There are many horrific implications of the fur farming industry. On fur farms, animals spend their entire lives in wire mesh cages, deprived of the ability to engage in natural behaviours—only to be killed cruelly and brutally through electrocution, neck breaking or gassing. In the wild, animals are held in traps for days without food or water until trappers come to retrieve them, often gnawing off their own limbs first in a desperate attempt to escape.
Fur production is also environmentally devastating. Fur factory farms and tanneries are extremely harmful to our soil and waterways—pumping waste and toxic chemicals into the surrounding environment. The traps responsible for killing wild animals often maim and kill non-target animals, including endangered species and even family pets. All told, the fur industry is an environmental nightmare.
Elise Burgess
Head of CommunicationsM: 0423 873 382
FOUR PAWS Australia
GPO Box 2845
SYDNEY NSW 2001
Main Phone: 1800 454 228
FOUR PAWS is the global animal welfare organisation for animals under direct human influence, which reveals suffering, rescues animals in need and protects them.

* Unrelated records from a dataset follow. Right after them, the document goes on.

===== config.mk =====
export PLATFORM = sky130hd
export DESIGN_NAME = elapsed_time_down_counter_bank
export DESIGN_NICKNAME = d
export VERILOG_FILES = /design/src/hw/rtl/etdcb_pkg.sv /design/src/hw/rtl/elapsed_time_down_counter_bank.sv /design/src/hw/rtl/etdcb_cell.sv /design/src/hw/rtl/etdcb_head.sv
export SDC_FILE = /design/constraint.sdc
export NUM_CORES = 2
export LEC_CHECK = 0
export BUFFER_PORTS_ARGS = -buffer_cell sky130_fd_sc_hd__buf_2
export CORE_MARGIN = 8
export CORE_UTILIZATION = 40
export CTS_BUF_LIST = sky130_fd_sc_hd__clkbuf_16
export CTS_CLUSTER_SIZE = 40
export DETAILED_ROUTE_END_ITERATION = 7
export PLACE_DENSITY = 0.61
export RECOVER_POWER = 25
export SYNTH_ARGS = -nofsm -noshare
export SYNTH_HDL_FRONTEND = slang
export SYNTH_HIERARCHICAL = 1
export SYNTH_SLANG_ARGS = --single-unit

===== constraint.sdc =====
create_clock -name clk -period 25.7 [get_ports clk]
set_input_delay 5.14 -clock clk [delete_from_list [all_inputs] [get_ports clk]]
set_output_delay 5.14 -clock clk [all_outputs]
set_load 0.01 [all_outputs]
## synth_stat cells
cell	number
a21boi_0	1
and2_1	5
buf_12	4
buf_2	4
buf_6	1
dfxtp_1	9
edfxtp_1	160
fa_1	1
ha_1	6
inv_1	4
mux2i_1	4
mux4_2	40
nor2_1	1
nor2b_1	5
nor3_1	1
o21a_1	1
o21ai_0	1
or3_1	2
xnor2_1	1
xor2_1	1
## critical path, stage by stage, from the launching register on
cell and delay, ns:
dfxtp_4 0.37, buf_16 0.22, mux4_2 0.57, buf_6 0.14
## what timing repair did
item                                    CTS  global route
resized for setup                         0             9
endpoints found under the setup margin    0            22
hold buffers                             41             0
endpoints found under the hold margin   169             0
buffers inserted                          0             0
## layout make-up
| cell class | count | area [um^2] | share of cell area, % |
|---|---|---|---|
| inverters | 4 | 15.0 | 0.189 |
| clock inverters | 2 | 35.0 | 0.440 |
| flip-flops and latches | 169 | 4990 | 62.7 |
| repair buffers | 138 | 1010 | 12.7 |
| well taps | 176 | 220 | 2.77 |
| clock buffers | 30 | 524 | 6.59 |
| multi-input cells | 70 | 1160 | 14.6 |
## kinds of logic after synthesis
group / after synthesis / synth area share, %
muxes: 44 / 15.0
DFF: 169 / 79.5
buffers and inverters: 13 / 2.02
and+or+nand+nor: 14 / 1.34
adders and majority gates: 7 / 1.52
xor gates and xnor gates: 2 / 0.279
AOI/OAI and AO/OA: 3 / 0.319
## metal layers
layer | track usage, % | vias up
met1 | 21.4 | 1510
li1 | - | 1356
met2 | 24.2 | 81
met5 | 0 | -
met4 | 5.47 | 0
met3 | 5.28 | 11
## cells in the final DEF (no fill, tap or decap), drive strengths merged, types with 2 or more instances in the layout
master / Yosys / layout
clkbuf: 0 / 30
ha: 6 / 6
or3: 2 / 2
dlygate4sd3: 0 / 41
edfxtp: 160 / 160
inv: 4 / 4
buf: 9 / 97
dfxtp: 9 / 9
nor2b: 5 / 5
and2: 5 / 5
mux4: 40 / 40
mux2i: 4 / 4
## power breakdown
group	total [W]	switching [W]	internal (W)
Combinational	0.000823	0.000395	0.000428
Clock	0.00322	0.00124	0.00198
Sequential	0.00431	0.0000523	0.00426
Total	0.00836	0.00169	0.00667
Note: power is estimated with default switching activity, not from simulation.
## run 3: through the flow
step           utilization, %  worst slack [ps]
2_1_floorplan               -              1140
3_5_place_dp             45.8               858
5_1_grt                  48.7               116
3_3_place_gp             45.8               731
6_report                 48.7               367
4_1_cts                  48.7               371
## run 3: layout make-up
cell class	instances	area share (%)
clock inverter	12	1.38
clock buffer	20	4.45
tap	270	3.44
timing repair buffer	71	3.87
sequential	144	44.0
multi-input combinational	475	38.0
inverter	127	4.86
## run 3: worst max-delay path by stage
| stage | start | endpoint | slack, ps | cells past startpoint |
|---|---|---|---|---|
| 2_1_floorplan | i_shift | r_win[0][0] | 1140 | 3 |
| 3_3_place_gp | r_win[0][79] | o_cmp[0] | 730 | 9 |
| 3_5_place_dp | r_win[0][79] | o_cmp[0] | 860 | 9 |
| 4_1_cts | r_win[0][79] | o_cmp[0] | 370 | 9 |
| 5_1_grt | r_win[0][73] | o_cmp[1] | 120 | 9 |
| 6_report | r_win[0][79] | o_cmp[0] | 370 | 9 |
`src/hdl/pixel_mask_collision_assert.svh`:
```
// assertion macros for the pixel mask collision block
`ifndef PIXEL_MASK_COLLISION_ASSERT_SVH
`define PIXEL_MASK_COLLISION_ASSERT_SVH

`ifndef ASSERT_OFF
// same-cycle implication, checked outside reset
`define PMC_IMPLY(lbl, clk, rst_n, ante, cons) \
    lbl: assert property (@(posedge clk) disable iff (!rst_n) (ante) |-> (cons)) \
        else $error("pmc: same-cycle check failed");
// next-cycle implication, checked outside reset
`define PMC_NEXT(lbl, clk, rst_n, ante, cons) \
    lbl: assert property (@(posedge clk) disable iff (!rst_n) (ante) |=> (cons)) \
        else $error("pmc: next-cycle check failed");
`else
`define PMC_IMPLY(lbl, clk, rst_n, ante, cons)
`define PMC_NEXT(lbl, clk, rst_n, ante, cons)
`endif

`endif

```
`src/hdl/pmc_pkg.sv`:
```
`default_nettype none

package pmc_pkg;

    // fixed field widths
    localparam int DIM_W = 7;
    localparam int PTR_W = 2 * DIM_W;

    // largest mask side; the widths above are sized for it
    localparam int MAX_DIM = 64;

    // opcodes
    localparam logic [1:0] OP_LOAD_A = 2'd0;
    localparam logic [1:0] OP_LOAD_B = 2'd1;
    localparam logic [1:0] OP_CHECK  = 2'd2;

    // configuration register indexes
    localparam logic [1:0] CFG_A_WIDTH  = 2'd0;
    localparam logic [1:0] CFG_A_HEIGHT = 2'd1;
    localparam logic [1:0] CFG_B_WIDTH  = 2'd2;
    localparam logic [1:0] CFG_B_HEIGHT = 2'd3;

    localparam logic [DIM_W-1:0] CFG_DIM_RESET = 7'd64;

    typedef enum logic [2:0] {
        ST_IDLE,
        ST_OVL1,
        ST_OVL2,
        ST_BASE,
        ST_INIT,
        ST_SCAN,
        ST_TAIL,
        ST_DONE
    } t_state;

    // controller to datapath
    typedef struct packed {
        logic load_a;
        logic load_b;
        logic capture;
        logic ovl1;
        logic ovl2;
        logic base;
        logic init;
        logic step;
    } t_dp_cmd;

    // datapath to controller
    typedef struct packed {
        logic empty;
        logic last;
        logic hit;
    } t_dp_sts;

    // clamp a size register to the largest mask dimension
    function automatic logic [DIM_W-1:0] dim_sat(input logic [DIM_W-1:0] raw,
                                                 input int max_dim);
        return (int'(raw) > max_dim) ? DIM_W'(max_dim) : raw;
    endfunction

endpackage

`default_nettype wire

```
`src/hdl/pmc_ctrl.sv`:
```
`default_nettype none

`include "pixel_mask_collision_assert.svh"

module pmc_ctrl (
    input  wire logic              i_clk,
    input  wire logic              i_rst_n,
    input  wire logic              i_in_valid,
    input  wire logic [1:0]        i_opcode,
    output logic                   o_in_stall,
    output logic                   o_out_valid,
    input  wire logic              i_out_stall,
    output logic                   o_collided,
    output pmc_pkg::t_dp_cmd       o_cmd,
    input  wire pmc_pkg::t_dp_sts  i_sts
);
    import pmc_pkg::*;

    t_state r_state, n_state;
    logic   r_res, n_res;
    logic   r_out_valid, r_out_collided;
    logic   out_free;
    logic   take;

    assign take     = (r_state == ST_IDLE) && i_in_valid;
    assign out_free = !r_out_valid || !i_out_stall;

    // state register
    always_ff @(posedge i_clk) begin
        if (!i_rst_n) begin
            r_state <= ST_IDLE;
            r_res   <= 1'b0;
        end else begin
            r_state <= n_state;
            r_res   <= n_res;
        end
    end

    // next state
    always_comb begin
        n_state = r_state;
        n_res   = r_res;
        case (r_state)
            ST_IDLE: begin
                if (take && (i_opcode == OP_CHECK)) begin
                    n_state = ST_OVL1;
                end
            end
            ST_OVL1: n_state = ST_OVL2;
            ST_OVL2: n_state = ST_BASE;
            ST_BASE: begin
                if (i_sts.empty) begin
                    n_state = ST_DONE;
                    n_res   = 1'b0;
                end else begin
                    n_state = ST_INIT;
                end
            end
            ST_INIT: n_state = ST_SCAN;
            ST_SCAN: begin
                if (i_sts.hit) begin
                    n_state = ST_DONE;
                    n_res   = 1'b1;
                end else if (i_sts.last) begin
                    n_state = ST_TAIL;
                end
            end
            ST_TAIL: begin
                n_state = ST_DONE;
                n_res   = i_sts.hit;
            end
            ST_DONE: begin
                if (out_free) begin
                    n_state = ST_IDLE;
                end
            end
            default: n_state = ST_IDLE;
        endcase
    end

    // datapath commands
    always_comb begin
        o_cmd      = '0;
        o_in_stall = 1'b1;
        case (r_state)
            ST_IDLE: begin
                o_in_stall    = 1'b0;
                o_cmd.load_a  = take && (i_opcode == OP_LOAD_A);
                o_cmd.load_b  = take && (i_opcode == OP_LOAD_B);
                o_cmd.capture = take && (i_opcode == OP_CHECK);
            end
            ST_OVL1: o_cmd.ovl1 = 1'b1;
            ST_OVL2: o_cmd.ovl2 = 1'b1;
            ST_BASE: o_cmd.base = 1'b1;
            ST_INIT: o_cmd.init = 1'b1;
            ST_SCAN: o_cmd.step = !i_sts.hit;
            default: ;
        endcase
    end

    // output word register
    always_ff @(posedge i_clk) begin
        if (!i_rst_n) begin
            r_out_valid <= 1'b0;
        end else if ((r_state == ST_DONE) && out_free) begin
            r_out_valid <= 1'b1;
        end else if (!i_out_stall) begin
            r_out_valid <= 1'b0;
        end
    end

    always_ff @(posedge i_clk) begin
        if ((r_state == ST_DONE) && out_free) begin
            r_out_collided <= r_res;
        end
    end

    assign o_out_valid = r_out_valid;
    assign o_collided  = r_out_collided;

    // a check word starts the overlap setup
    `PMC_NEXT(a_check_starts, i_clk, i_rst_n, take && (i_opcode == OP_CHECK), r_state == ST_OVL1)
    // a hit is only seen while scanning
    `PMC_IMPLY(a_hit_in_scan, i_clk, i_rst_n, i_sts.hit, (r_state == ST_SCAN) || (r_state == ST_TAIL))
    // a collision result comes only from a hit
    `PMC_IMPLY(a_res_from_hit, i_clk, i_rst_n, (r_state == ST_DONE) && ($past(r_state) != ST_DONE) && r_res, $past(i_sts.hit))
    // an output word is only loaded from the done state
    `PMC_IMPLY(a_out_from_done, i_clk, i_rst_n, $rose(r_out_valid), $past(r_state) == ST_DONE)

endmodule

`default_nettype wire

```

Founded in 1988 in Vienna by Heli Dungler and friends, the organisation advocates for a world where humans treat animals with respect, empathy and understanding. The sustainable campaigns and projects of FOUR PAWS focus on companion animals including stray dogs and cats, animals in fashion, farm animals, and wild animals – such as bears, big cats, and orangutans – kept in inappropriate conditions as well as in disaster and conflict zones.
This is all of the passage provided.